1) Christoffel Blindenmission (CBM)
2) Hilton Perkins International Program
3) Save the Children Foundation of the United Kingdom
4) Christian Outreach

2.身体障害者のための実施機関
 Handicap Internationalが以下の活動を行っている。
・義肢、装具、その他の歩行補助具を無料で提供。
・障害者へ主に移動に関するリハビリテーションサービス。
・地域住民、特に障害者に対し、入手が容易な材料を用いて義肢製作の訓練。

 その他にも次のような支援がある。
1) Christoffel Blindenmission (CBM)が、来年、専門家と設備を障害者リハビリテーション委員会に送り、支援することになっている。
2) 国際協力事業団(JICA)が、福祉局に専門家を派遣し職業訓練を支援する。また、Sirindhon国立リハビリテーションセンターにも障害者のための屋内運動場の予算をつけている。
3) フランスの国際障害者組織がSirindhon国立リハビリテーションセンターに義肢装具士を派遣し、義肢装具製作者の訓練を支援している。
4) WHOは、Sirindhon国立リハビリテーションセンターにCBRに関するセミナーや会議のための予算をつけている。

・.CBRモデルに対する可能性と限界
1.モデル4:タイのCBRモデル
 プライマリヘルスケアセンターの地域ボランティア(VHV)が情報や基本的な医療サービスを提供する役割を担っている。地域ボランティアは、障害を発見し、保健センターに報告する。保健センターは、収集した情報に基づいて、障害者、その家族と地域ボランティアを訓練する。

地域ボランティア
障害の早期発見と介入
報告

訓練
保健センター

訓練

障害者 家族


 このモデルに関して、CBRに関わっている様々な機関が合同で分析しているが、保健センターは、地域における有能な機関であり、CBR成功の基礎になると結論づけている。しかしながら、保健センターには医師の配置されていないなど人的な理由で限界があるという意見もある。これに対しては、障害者が適切な医学的リハビリテーションを受けられるようなレファーラルシステムの整備が必要である。保健センターで対応できない事例には、郡や県の病院に照会することができる。
 また、職業的リハビリテーションや教育的リハビリテーションに関しても、その地域の福祉事務所や教育機関との連携が欠かせない。
現在は、CBRセンターとして保健センターを活用するパイロットプロジェクトが、Phayao県、Chumphon県、Nakhon Phanom県で進行中であるが、それらは成功している。
 しかしながら、Udornthanee県Sri Boonroung郡の障害児のリハビリテーションプロジェクト評価を行ったPantyap Ramasoota医師は、保健センターは情報の伝達や医療が必要な障害者を病院に照会する役割を十分に果たしていないと指摘している。
 このことから、CBR成功の鍵は、十分な予算の裏付けのある明確な政策、特に保健センター職員や地域ボランティアの教育である。また、単にCBRモデルを構築することだけでなく、保健センターの効率、地域ボランティアの能力、地域社会の態勢にもCBRの成功が掛かっている。

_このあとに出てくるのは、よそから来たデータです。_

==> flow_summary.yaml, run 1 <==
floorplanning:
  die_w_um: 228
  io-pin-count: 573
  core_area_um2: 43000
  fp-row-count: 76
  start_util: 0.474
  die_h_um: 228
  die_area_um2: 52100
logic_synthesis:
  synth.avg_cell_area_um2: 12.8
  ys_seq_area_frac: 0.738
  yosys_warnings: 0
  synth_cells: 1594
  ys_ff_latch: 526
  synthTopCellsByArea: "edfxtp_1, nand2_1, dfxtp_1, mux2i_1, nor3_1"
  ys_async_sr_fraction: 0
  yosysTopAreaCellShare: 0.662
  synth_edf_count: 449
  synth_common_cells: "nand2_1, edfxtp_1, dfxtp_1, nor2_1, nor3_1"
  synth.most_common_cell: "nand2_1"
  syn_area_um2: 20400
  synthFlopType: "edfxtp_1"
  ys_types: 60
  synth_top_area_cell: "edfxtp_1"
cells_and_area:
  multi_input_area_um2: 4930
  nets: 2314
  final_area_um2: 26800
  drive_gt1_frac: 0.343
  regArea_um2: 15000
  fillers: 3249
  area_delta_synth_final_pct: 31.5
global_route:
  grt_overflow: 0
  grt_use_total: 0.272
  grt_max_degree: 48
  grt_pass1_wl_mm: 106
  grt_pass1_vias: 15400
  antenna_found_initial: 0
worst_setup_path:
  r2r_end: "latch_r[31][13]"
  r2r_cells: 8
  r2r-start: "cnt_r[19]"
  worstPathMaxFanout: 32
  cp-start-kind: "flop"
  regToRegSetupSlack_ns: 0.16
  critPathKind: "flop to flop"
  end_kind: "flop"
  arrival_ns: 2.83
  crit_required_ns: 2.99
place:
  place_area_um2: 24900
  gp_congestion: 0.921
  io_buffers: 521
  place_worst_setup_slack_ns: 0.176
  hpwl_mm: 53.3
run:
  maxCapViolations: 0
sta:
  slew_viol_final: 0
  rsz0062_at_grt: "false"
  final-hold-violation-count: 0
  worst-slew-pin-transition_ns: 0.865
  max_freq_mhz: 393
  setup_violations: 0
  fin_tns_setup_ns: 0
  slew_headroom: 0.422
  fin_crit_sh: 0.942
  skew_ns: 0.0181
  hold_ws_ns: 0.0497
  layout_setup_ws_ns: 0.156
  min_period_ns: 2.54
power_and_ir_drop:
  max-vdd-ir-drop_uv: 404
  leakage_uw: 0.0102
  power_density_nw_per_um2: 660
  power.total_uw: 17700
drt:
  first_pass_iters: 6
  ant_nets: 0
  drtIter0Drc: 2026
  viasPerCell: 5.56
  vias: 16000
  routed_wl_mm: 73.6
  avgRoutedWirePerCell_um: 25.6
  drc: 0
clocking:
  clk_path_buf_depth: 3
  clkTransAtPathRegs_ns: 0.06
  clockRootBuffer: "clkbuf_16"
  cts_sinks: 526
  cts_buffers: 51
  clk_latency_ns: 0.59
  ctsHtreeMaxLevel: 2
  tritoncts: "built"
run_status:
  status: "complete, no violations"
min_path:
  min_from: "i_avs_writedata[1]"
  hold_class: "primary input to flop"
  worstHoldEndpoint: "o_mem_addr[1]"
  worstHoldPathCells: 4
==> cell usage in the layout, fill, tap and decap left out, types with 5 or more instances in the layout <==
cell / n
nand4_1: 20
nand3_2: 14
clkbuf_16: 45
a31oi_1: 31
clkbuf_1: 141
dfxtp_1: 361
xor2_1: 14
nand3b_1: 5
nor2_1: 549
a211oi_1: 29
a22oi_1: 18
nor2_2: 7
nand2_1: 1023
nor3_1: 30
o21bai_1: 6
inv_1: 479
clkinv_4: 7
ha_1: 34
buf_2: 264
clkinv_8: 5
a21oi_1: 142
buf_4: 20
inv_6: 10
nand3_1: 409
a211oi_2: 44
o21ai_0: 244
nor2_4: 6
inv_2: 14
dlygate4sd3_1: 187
## src/adcsq_map.vh

```
`ifndef ADCSQ_MAP_VH
`define ADCSQ_MAP_VH

// core clock rate and conversion of times into whole cycles
`define ADCSQ_CLK_MHZ 200
`define ADCSQ_CYC_MIN(ns) ((((ns) * `ADCSQ_CLK_MHZ) + 999) / 1000)

// control word and readout layout
`define ADCSQ_CW_BITS 8
`define ADCSQ_CW_VALID_BIT 7
`define ADCSQ_CFG_BITS 7
`define ADCSQ_RESULT_BITS 16
`define ADCSQ_RD_BITS 24
`define ADCSQ_SEQ_DEPTH 16
`define ADCSQ_RESET_CFG 7'h00
`define ADCSQ_RESET_DEPTH 5'h01

// timing as specified for this core, in ns except the wake time in ms
`define ADCSQ_T_CONV_NS 625
`define ADCSQ_T_ACQ_NS 375
`define ADCSQ_MUX_RESET_DELAY_AFTER_CONVERT_NS 20
`define ADCSQ_MUX_RESET_DURATION_CONVERT_NS 60
`define ADCSQ_MUX_RESET_DELAY_AFTER_WORD_NS 20
`define ADCSQ_MUX_RESET_DURATION_WORD_NS 60
`define ADCSQ_T_WAKE_MS 1

// derived cycle counts
`define ADCSQ_CONV_CYC `ADCSQ_CYC_MIN(`ADCSQ_T_CONV_NS)
`define ADCSQ_ACQ_CYC `ADCSQ_CYC_MIN(`ADCSQ_T_ACQ_NS)
`define ADCSQ_CNVMRST_CYC `ADCSQ_CYC_MIN(`ADCSQ_MUX_RESET_DELAY_AFTER_CONVERT_NS)
`define ADCSQ_MRST1_CYC `ADCSQ_CYC_MIN(`ADCSQ_MUX_RESET_DURATION_CONVERT_NS)
`define ADCSQ_VLDMRST_CYC `ADCSQ_CYC_MIN(`ADCSQ_MUX_RESET_DELAY_AFTER_WORD_NS)
`define ADCSQ_MRST2_CYC `ADCSQ_CYC_MIN(`ADCSQ_MUX_RESET_DURATION_WORD_NS)
`define ADCSQ_WAKE_CYC (`ADCSQ_T_WAKE_MS * 1000 * `ADCSQ_CLK_MHZ)

`endif

```

## src/adcsq_sync.v

```verilog
`timescale 1ns/10ps
module adcsq_sync #(
   parameter WIDTH = 4
) (
   input wire clk_sys,
   input wire rstn,
   input wire [WIDTH-1:0] async_in,
   output reg [WIDTH-1:0] sync_q
);
   reg [WIDTH-1:0] meta_q;

   // first stage is read only by the second stage
   always @(posedge clk_sys or negedge rstn) begin
      if (!rstn) begin
         meta_q <= {WIDTH{1'b0}};
         sync_q <= {WIDTH{1'b0}};
      end else begin
         meta_q <= async_in;
         sync_q <= meta_q;
      end
   end
endmodule

```

## src/adcsq_mux_timer.v

```verilog
`timescale 1ns/10ps
module adcsq_mux_timer #(
   parameter DELAY_CYC = 4,
   parameter DUR_CYC = 12,
   parameter CW = 16
) (
   input wire clk_sys,
   input wire rstn,
   input wire start,
   output reg mux_off_q,
   output reg done_q
);
   localparam ST_IDLE = 3'b001;
   localparam ST_WAIT = 3'b010;
   localparam ST_DISCH = 3'b100;
   localparam integer DLY_LAST_I = DELAY_CYC - 1;
   localparam integer DUR_LAST_I = DUR_CYC - 1;
   localparam [CW-1:0] DLY_LAST = DLY_LAST_I[CW-1:0];
   localparam [CW-1:0] DUR_LAST = DUR_LAST_I[CW-1:0];

   reg [2:0] st_q;
   reg [CW-1:0] cnt_q;

   // a new start restarts the whole delay, so the later request sets the timing
   always @(posedge clk_sys or negedge rstn) begin
      if (!rstn) begin
         st_q <= ST_IDLE;
         cnt_q <= {CW{1'b0}};
         mux_off_q <= 1'b0;
         done_q <= 1'b0;
      end else begin
         done_q <= 1'b0;
         if (start) begin
            st_q <= ST_WAIT;
            cnt_q <= DLY_LAST;
            mux_off_q <= 1'b0;
         end else begin
            case (st_q)
               ST_IDLE: begin
                  cnt_q <= {CW{1'b0}};
               end
               ST_WAIT: begin
                  if (cnt_q == {CW{1'b0}}) begin
                     st_q <= ST_DISCH;
                     cnt_q <= DUR_LAST;
                     mux_off_q <= 1'b1;
                  end else begin
                     cnt_q <= cnt_q - 1'b1;
                  end
               end
               ST_DISCH: begin
                  if (cnt_q == {CW{1'b0}}) begin
                     st_q <= ST_IDLE;
                     mux_off_q <= 1'b0;
                     done_q <= 1'b1;
                  end else begin
                     cnt_q <= cnt_q - 1'b1;
                  end
               end
               default: begin
                  st_q <= ST_IDLE;
                  mux_off_q <= 1'b0;
               end
            endcase
         end
      end
   end
endmodule

```

## src/adcsq_ctrl.v

```verilog
`timescale 1ns/10ps
`include "adcsq_map.vh"
module adcsq_ctrl #(
   parameter WAKE_CYC = `ADCSQ_WAKE_CYC,
   parameter CONV_CYC = `ADCSQ_CONV_CYC,
   parameter ACQ_CYC = `ADCSQ_ACQ_CYC
) (
   input wire clk_sys,
   input wire rstn,
   input wire convert_strobe,
   input wire sck,
   input wire sdi,
   input wire serial_bus_disable,
   input wire [`ADCSQ_RESULT_BITS-1:0] core_result,
   output reg busy_q,
   output reg sdo_q,
   output reg sdo_oe_q,
   output reg mux_reset_q,
   output reg [`ADCSQ_CFG_BITS-1:0] mux_cfg_q,
   output reg core_nap_q,
   output reg sleep_q,
   output reg [4:0] seq_depth_q
);

   // counts are worked out at full width, then cut to the counter width on purpose
   localparam integer FULL_DEPTH_I = `ADCSQ_SEQ_DEPTH;
   localparam integer LAST_BIT_I = `ADCSQ_CW_BITS - 1;
   localparam integer CONV_LAST_I = CONV_CYC - 1;
   localparam integer ACQ_LAST_I = ACQ_CYC - 1;
   localparam integer WAKE_LAST_I = WAKE_CYC - 1;

   // limitation: conversion and acquisition counters span at most 256 cycles,
   // the wake counter at most 262144; larger settings need wider counters
   localparam [4:0] FULL_DEPTH = FULL_DEPTH_I[4:0];
   localparam [2:0] LAST_BIT = LAST_BIT_I[2:0];
   localparam [7:0] CONV_LAST = CONV_LAST_I[7:0];
   localparam [7:0] ACQ_LAST = ACQ_LAST_I[7:0];
   localparam [17:0] WAKE_LAST = WAKE_LAST_I[17:0];


   // next slot of the sequence, wrapping after the last programmed entry
   function [3:0] next_slot;
      input [3:0] cur;
      input [4:0] depth;
      begin
         if ({1'b0, cur} + 5'h01 >= depth) begin
            next_slot = 4'h0;
         end else begin
            next_slot = cur + 4'h1;
         end
      end
   endfunction

   wire [3:0] pins_s;
   wire sck_s;
   wire sdi_s;
   wire cnv_s;
   wire dis_s;
   reg sck_prev_q;
   reg cnv_prev_q;
   wire sck_rise;
   wire sck_fall;
   wire cnv_rise;
   wire bus_en;
   wire conv_end;

   reg [`ADCSQ_CFG_BITS-1:0] seq_mem [0:`ADCSQ_SEQ_DEPTH-1];
   reg [3:0] ptr_q;
   reg [7:0] conv_cnt_q;
   reg [7:0] acq_cnt_q;
   reg acq_ok_q;
   reg [17:0] wake_cnt_q;
   reg waking_q;
   reg [`ADCSQ_CFG_BITS-1:0] conv_cfg_q;
   reg conv_first_q;
   reg [`ADCSQ_RD_BITS-1:0] out_sr_q;
   reg [`ADCSQ_RD_BITS-1:0] out_sr_d;
   reg [`ADCSQ_CW_BITS-2:0] in_sr_q;
   reg [2:0] bit_cnt_q;
   reg win_open_q;
   reg prog_seen_q;
   reg cnv_since_sck_q;
   reg sleep_req_q;
   reg conv_start;
   reg word_done;
   reg first_word;
   wire conv_mux_off;
   wire word_mux_off;
   wire conv_mux_done;
   wire word_mux_done;
   wire [`ADCSQ_CW_BITS-1:0] word_in;
   integer i;


   // the disable pin travels inverted, so the synchroniser's cleared state
   // reads as a disabled port and sdo stays off right after reset
   adcsq_sync #(
      .WIDTH(4)
   ) u_sync (
      .clk_sys(clk_sys),
      .rstn(rstn),
      .async_in({~serial_bus_disable, convert_strobe, sdi, sck}),
      .sync_q(pins_s)
   );

   assign sck_s = pins_s[0];
   assign sdi_s = pins_s[1];
   assign cnv_s = pins_s[2];
   assign dis_s = ~pins_s[3];
   assign sck_rise = sck_s & ~sck_prev_q;
   assign sck_fall = ~sck_s & sck_prev_q;
   assign cnv_rise = cnv_s & ~cnv_prev_q;
   assign bus_en = ~dis_s;
   assign word_in = {in_sr_q, sdi_s};

   // last busy cycle: readout reload, window reopen and sleep entry share it
   assign conv_end = busy_q && (conv_cnt_q == 8'h00);


   always @* begin
      conv_start = 1'b0;
      word_done = 1'b0;
      first_word = 1'b0;
      // conversions need acquisition done, no conversion running, awake
      if (cnv_rise && !busy_q && acq_ok_q && !sleep_q && !waking_q) begin
         conv_start = 1'b1;
      end
      // programming only while not busy and the window is open
      if (bus_en && sck_rise && !busy_q && win_open_q && bit_cnt_q == LAST_BIT) begin
         word_done = 1'b1;
         first_word = ~prog_seen_q;
      end
   end

   adcsq_mux_timer #(
      .DELAY_CYC(`ADCSQ_CNVMRST_CYC),
      .DUR_CYC(`ADCSQ_MRST1_CYC),
      .CW(16)
   ) u_conv_mux (
      .clk_sys(clk_sys),
      .rstn(rstn),
      .start(conv_start),
      .mux_off_q(conv_mux_off),
      .done_q(conv_mux_done)
   );

   adcsq_mux_timer #(
      .DELAY_CYC(`ADCSQ_VLDMRST_CYC),
      .DUR_CYC(`ADCSQ_MRST2_CYC),
      .CW(16)
   ) u_word_mux (
      .clk_sys(clk_sys),
      .rstn(rstn),
      .start(word_done & first_word),
      .mux_off_q(word_mux_off),
      .done_q(word_mux_done)
   );

   // readout shift register: loaded at busy fall, shifted on sck fall
   always @* begin
      out_sr_d = out_sr_q;
      // reload wins over a shift: a stray sck fall at busy end must not eat the msb
      if (conv_end) begin
         out_sr_d = {core_result, conv_first_q, conv_cfg_q};
      end else if (bus_en && sck_fall && !busy_q) begin
         out_sr_d = {out_sr_q[`ADCSQ_RD_BITS-2:0], 1'b0};
      end
   end

   // conversion timing, acquisition after reset, readout and pin outputs
   always @(posedge clk_sys or negedge rstn) begin
      if (!rstn) begin
         sck_prev_q <= 1'b0;
         cnv_prev_q <= 1'b0;
         busy_q <= 1'b0;
         conv_cnt_q <= 8'h00;
         acq_cnt_q <= 8'h00;
         acq_ok_q <= 1'b0;
         core_nap_q <= 1'b1;
         conv_cfg_q <= `ADCSQ_RESET_CFG;
         conv_first_q <= 1'b1;
         out_sr_q <= {`ADCSQ_RD_BITS{1'b0}};
         sdo_q <= 1'b0;
         sdo_oe_q <= 1'b0;
         mux_reset_q <= 1'b0;
         mux_cfg_q <= `ADCSQ_RESET_CFG;
      end else begin
         sck_prev_q <= sck_s;
         cnv_prev_q <= cnv_s;
         out_sr_q <= out_sr_d;
         // pin is loaded from the next msb, so it changes in the same cycle as the shift register
         sdo_q <= out_sr_d[`ADCSQ_RD_BITS-1];
         sdo_oe_q <= bus_en;
         mux_reset_q <= conv_mux_off | word_mux_off;
         if (!acq_ok_q) begin
            if (acq_cnt_q == ACQ_LAST) begin
               acq_ok_q <= 1'b1;
            end else begin
               acq_cnt_q <= acq_cnt_q + 8'h01;
            end
         end
         if (conv_start) begin
            busy_q <= 1'b1;
            core_nap_q <= 1'b0;
            conv_cnt_q <= CONV_LAST;
            conv_cfg_q <= seq_mem[ptr_q];
            conv_first_q <= (ptr_q == 4'h0);
         end else if (busy_q) begin
            if (conv_cnt_q == 8'h00) begin
               busy_q <= 1'b0;
               core_nap_q <= 1'b1;
            end else begin
               conv_cnt_q <= conv_cnt_q - 8'h01;
            end
         end
         // the mux joins whatever slot the pointer names when it reconnects
         if (conv_mux_done || word_mux_done) begin
            mux_cfg_q <= seq_mem[ptr_q];
         end
      end
   end

   // sequencer memory, pointer and programming window
   always @(posedge clk_sys or negedge rstn) begin
      if (!rstn) begin
         for (i = 0; i < `ADCSQ_SEQ_DEPTH; i = i + 1) begin
            seq_mem[i] <= `ADCSQ_RESET_CFG;
         end
         seq_depth_q <= `ADCSQ_RESET_DEPTH;
         ptr_q <= 4'h0;
         in_sr_q <= {(`ADCSQ_CW_BITS-1){1'b0}};
         bit_cnt_q <= 3'h0;
         win_open_q <= 1'b1;
         prog_seen_q <= 1'b0;
      end else begin
         if (conv_start) begin
            win_open_q <= 1'b0;
            ptr_q <= next_slot(ptr_q, seq_depth_q);
         end else if (conv_end) begin
            // a fresh window forgets any partial word left from the last one
            win_open_q <= 1'b1;
            bit_cnt_q <= 3'h0;
            prog_seen_q <= 1'b0;
         end else if (bus_en && sck_rise && !busy_q && win_open_q) begin
            in_sr_q <= word_in[`ADCSQ_CW_BITS-2:0];
            bit_cnt_q <= bit_cnt_q + 3'h1;
            // valid bit arrives first, so a low first bit ends the series
            if (bit_cnt_q == 3'h0 && !sdi_s) begin
               win_open_q <= 1'b0;
            end
            if (word_done) begin
               bit_cnt_q <= 3'h0;
               if (first_word) begin
                  // whole memory cleared in one cycle; costs a wide write, keeps
                  // stale entries from leaking into a shorter new sequence
                  for (i = 0; i < `ADCSQ_SEQ_DEPTH; i = i + 1) begin
                     seq_mem[i] <= `ADCSQ_RESET_CFG;
                  end
                  seq_mem[0] <= word_in[`ADCSQ_CFG_BITS-1:0];
                  seq_depth_q <= 5'h01;
                  ptr_q <= 4'h0;
                  prog_seen_q <= 1'b1;
               end else begin
                  seq_mem[seq_depth_q[3:0]] <= word_in[`ADCSQ_CFG_BITS-1:0];
                  seq_depth_q <= seq_depth_q + 5'h01;
                  if (seq_depth_q + 5'h01 == FULL_DEPTH) begin
                     win_open_q <= 1'b0;
                  end
               end
            end
         end
      end
   end

   // sleep request, entry and wake; sck edges count here even with the bus off
   always @(posedge clk_sys or negedge rstn) begin
      if (!rstn) begin
         cnv_since_sck_q <= 1'b0;
         sleep_req_q <= 1'b0;
         sleep_q <= 1'b0;
         waking_q <= 1'b0;
         wake_cnt_q <= 18'h00000;
      end else begin
         if (sck_rise) begin
            cnv_since_sck_q <= 1'b0;
            sleep_req_q <= 1'b0;
         end else if (conv_start) begin
            cnv_since_sck_q <= 1'b1;
            if (cnv_since_sck_q) begin
               sleep_req_q <= 1'b1;
            end
         end

         // conv_start cannot fall in a busy cycle, so only the stored request counts
         if (conv_end && sleep_req_q) begin
            sleep_q <= 1'b1;
            sleep_req_q <= 1'b0;
         end else if (sleep_q && sck_rise) begin
            sleep_q <= 1'b0;
            waking_q <= 1'b1;
            wake_cnt_q <= WAKE_LAST;
         end else if (waking_q) begin
            // conversions held off until references have settled
            if (wake_cnt_q == 18'h00000) begin
               waking_q <= 1'b0;
            end else begin
               wake_cnt_q <= wake_cnt_q - 18'h00001;
            end
         end
      end
   end
endmodule

```

## config.mk

```make
export PLATFORM = sky130hd
export DESIGN_NAME = adcsq_ctrl
export DESIGN_NICKNAME = d
export VERILOG_FILES = /design/src/adcsq_sync.v /design/src/adcsq_mux_timer.v /design/src/adcsq_ctrl.v
export VERILOG_INCLUDE_DIRS = /design/src /design/src/src
export SDC_FILE = /design/constraint.sdc
export NUM_CORES = 1
export LEC_CHECK = 0
export BUFFER_PORTS_ARGS = -buffer_cell sky130_fd_sc_hd__buf_2
export CAP_MARGIN = 30
export CORE_MARGIN = 4
export CORE_UTILIZATION = 25
export CTS_BUF_LIST = sky130_fd_sc_hd__clkbuf_4
export CTS_CLUSTER_DIAMETER = 60
export DETAILED_ROUTE_END_ITERATION = 7
export GPL_TIMING_DRIVEN = 1
export SLEW_MARGIN = 20
export SYNTH_ARGS = -nofsm -noshare
export SYNTH_HDL_FRONTEND = slang
export SYNTH_HIERARCHICAL = 1
export SYNTH_SLANG_ARGS = --single-unit
```

## constraint.sdc

```tcl
create_clock -name clk_sys -period 7.6 [get_ports clk_sys]
set_input_delay 0.38 -clock clk_sys [delete_from_list [all_inputs] [get_ports clk_sys]]
set_output_delay 0.38 -clock clk_sys [all_outputs]
set_load 0.05 [all_outputs]
```

==> results.md <==
* Critical path destination: ptr_q[3]
* Die Span X at about 230 µm
* Post-Syn Area at 12700 µm²
* ANT nets after route at 0
* Setup TNS at 0 ns
* DR pass1 iterations at 6
* Initial antenna violation count at 2
* Worst-path clk slew at 0.07 ns
* Port bufs at 39
* Clk_lat worst skew at between 0.7 and 0.8 ns
* CTS tree: built
* Detailed Route WL at around 32000 µm
* RSZ-0062 raised after global routing: no
* Hold WC Path Type: primary input to asynchronous set/reset pin
* Final Hold Vio Count at 0
* Area Growth Syn to Fin at 16.06%
* Leakage at approximately 6.8 nW
* Number of I/O pins at 40
* Core box area at 50170 µm²
* VDD IR max at 79.87 µV
* Setup violators final at 0
* Grt ovf at 0
* Top-count cell post-synth: dfrtp_1
* Yosys reg bits at 264
* Number of global-route vias before repair at roughly 9800
* Final core utilization at 0.2939
* Met2 usage in global routing at 0.1832
* Initial Util at 0.2532
* Crit Path Max Fanout at 20
* Slew Limit Fails at 0
* Yosys top cell area share at 0.5082
* Met1 GRT Util at 0.1609
* Clk root buf: clkbuf_4
* Grt peak-use layer: met2
* Commonest cells post-synth: dfrtp_1, nand2_1, a22o_1
* Sequential share of the synthesized area at 0.5206
* Final worst path period share at 0.3969
* # fillers at ~5200
* Routed vias at between 9000 and 10000
* Clk buf depth at 3
* DRC Markers at 0
* Main flop type after synthesis: dfrtp_1
* Final Net Count at between 1000 and 1500
* Worst r2r src: ptr_q[0]
* Rel. slew slack at 0.3286
* Worst path required time at between 8 and 9 ns
* First-pass GRT wire length at about 53000 µm
* Async set-reset flop share out of synthesis at 1.000
* Max-Cap Viols at 0
* Avg Cell Area, Syn at ~11 µm²
* Wire length per cell at ~16 µm
* GP Congestion at 0.8082
* Setup crit end kind: flop
* Syn Inst Count at 1151
* Grt met3 use at 0.03366
* Synth Net Count at between 1000 and 1500
* H-tree depth at 3
* Worst Max-Slew Pin Slew at between 1 and 1.5 ns
* Synth Warn # at 6
* Setup bufs post-CTS at 0
* R2R setup slack at 4.58 ns
* Pwr Density at ~190 nW/µm²
* CP Data Arrival Time at about 3.7 ns
* Drt initial violations at about 900
* Synth cell types at slightly above 80
* Die height at about 230 µm
* Clock Sinks at 264
* Share of cells above drive strength 1 at 0.1972
* Crit path launch: ptr_q[0]
* Via-to-Cell Ratio at 4.942
* Gr usage total at 0.1185
* Largest net degree at the start of global routing at 180
* Skew final at between 0.06 and 0.07 ns
* Worst reg2reg path depth at 9
* DP Wirelength at a little over 20000 µm
* Tmin final at roughly 3 ns
* Peak Freq at about 330 MHz
* Top post-synthesis cells by area: dfrtp_1, a22o_1, mux4_2
* FF-to-FF End: ptr_q[3]
* Area leader, netlist: dfrtp_1
* Std cell rows at 82
* Status: finished, final reports clean
* EDFF count, synth at 0
* Die ar. at about 54000 µm²
* CTS Buf Count at between 70 and 80
* WS Path Type: flop to flop
* CP Launch Type: flop
[cells in the final DEF (no fill, tap or decap), drive strengths merged, types with 17 or more instances in the layout]
cell type | netlist | layout
and3 | 24 | 24
mux2 | 23 | 23
nor3 | 18 | 18
o21ai | 69 | 69
dlygate4sd3 | 1 | 21
nand2 | 107 | 107
a22o | 105 | 105
a21oi | 38 | 38
nor2 | 59 | 59
dfrtp | 258 | 258
a22oi | 27 | 27
buf | 28 | 52
inv | 33 | 34
clkbuf | 49 | 111
ha | 22 | 22
mux4 | 28 | 28
nand3 | 39 | 39
clkinv | 0 | 17
[flip-flops by register name, summed over array words and instances, names as in the netlist, 3 cells and up]
| name | cells |
|---|---|
| seq_mem | 112 |
| out_sr_q | 24 |
| wake_cnt_q | 18 |
| u_conv_mux/cnt_q | 16 |
| u_word_mux/cnt_q | 16 |
| acq_cnt_q | 8 |
| conv_cnt_q | 8 |
| conv_cfg_q | 7 |
| mux_cfg_q | 7 |
| in_sr_q | 6 |
| seq_depth_q | 5 |
| ptr_q | 4 |
| u_sync/meta_q | 4 |
| u_sync/sync_q | 4 |
| bit_cnt_q | 3 |
| u_conv_mux/st_q | 3 |
| u_word_mux/st_q | 3 |
[stage by stage]
step	setup slack, ns	instances	hold slack, ns	total power [mW]	instance area (µm²)
floorplan	4.721	1151	0.08441	1.484	12700
global placement	4.445	1792	0.3419	1.529	13490
detailed placement	4.662	1793	0.3451	1.531	13530
CTS	4.628	1945	0.1983	2.892	14690
global route	4.419	1952	0.2158	2.984	14740
finish	4.584	1954	0.2233	2.830	14750
[per-layer routing]
metal	up-vias	wire (µm)
li1	4488	-
met5	-	0
met4	0	616
met2	264	14640
met3	51	1760
met1	4853	15060
[where the power goes]
| group | total (mW) | switching [mW] | leakage (nW) | internal, mW |
|---|---|---|---|---|
| combinational | 0.0737 | 0.0503 | 2.64 | 0.0235 |
| clock | 1.32 | 0.620 | 0.561 | 0.698 |
| sequential | 1.44 | 0.0125 | 3.60 | 1.42 |
[kinds of logic (layout without fill, tap and decap cells)]
logic type	Yosys count	after routing	synth area share
muxes	63	63	0.07948
other	0	4	0
xor gates and xnor gates	21	21	0.01448
buffers and inverters	111	238	0.03614
AOI/OAI and AO/OA	315	315	0.1808
DFF	264	264	0.5206
and+or+nand+nor	355	355	0.1468
adders and majority gates	22	22	0.02167
[timing repair]
action | in CTS | in global routing
hold buffers | 21 | 0
gates resized for setup | 0 | 0
hold endpoints to repair | 103 | 0
[worst min path at each step]
stage,start,end,slack (ns)
finish,rstn,ptr_q[3],0.22
global route,rstn,sdo_oe_q,0.22
CTS,rstn,in_sr_q[2],0.20
detailed placement,u_sync/meta_q[0],u_sync/sync_q[0],0.35
global placement,u_sync/meta_q[3],u_sync/sync_q[3],0.34
floorplan,rstn,acq_cnt_q[0],0.08
[worst max-delay path, stage by stage (launching register included)]
cell and delay [ns]:
dfrtp_2 0.81, buf_16 0.24, inv_1 0.09, ha_1 0.32, ha_1 0.27, nand2_1 0.06
o21ai_0 0.07, a221oi_1 0.68, a41oi_1 0.21, a31oi_1 0.18
[final cells by class]
cell class | count | area (µm²) | share of cell area
well taps | 672 | 840.8 | 0.05702
diodes | 4 | 10.01 | 0.0006788
flip-flops and latches | 264 | 6615 | 0.4486
repair buffers | 74 | 556.8 | 0.03776
multi-input cells | 776 | 5648 | 0.3830
clock buffers | 110 | 825.8 | 0.05600
clock inverters | 21 | 125.1 | 0.008485
inverters | 33 | 123.9 | 0.008401
(Power assumes the default switching activity.)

ヲ.国立身体障害者リハビリテーションセンターに対する要望等
 今回の調査において、障害者がリハビリテーションの様々な側面において問題を抱えていることが明らかにされた。しかしながら、その中でも職業的リハビリテーションと医学的リハビリテーションの充足が緊急課題であり、以下に詳述する。
1.タイには、義肢装具の製作者はいるが、義肢装具士は不足している。このために、義肢や装具の質が向上しない。現在のところ、義肢装具分野の学校をつくることができない。良い義肢の材料は、海外からの輸入に頼らざるをえない。障害者を支援するには、義肢装具の学校が必要である。研究施設が設置されれば、タイのみならず、近隣諸国にも有益となる。
2.義肢装具製作者が海外で先進の技術を学ぶために奨学金が必要である。これによって、最新の知見や技術を獲得して、この分野の改善につながることが期待できる。
3.職業訓練は様々な問題を抱えているが、特に、テレビ、ラジオ、コンピュータを含む備品や道具の老朽化が大きな問題となっている。最新の設備が整えば、障害者がその技能を向上させ、より就労につながりやすくなる。
4.障害者のための職業指導員の技術や知識が十分でない。職業指導員の教育のために専門家のタイ派遣が求められる。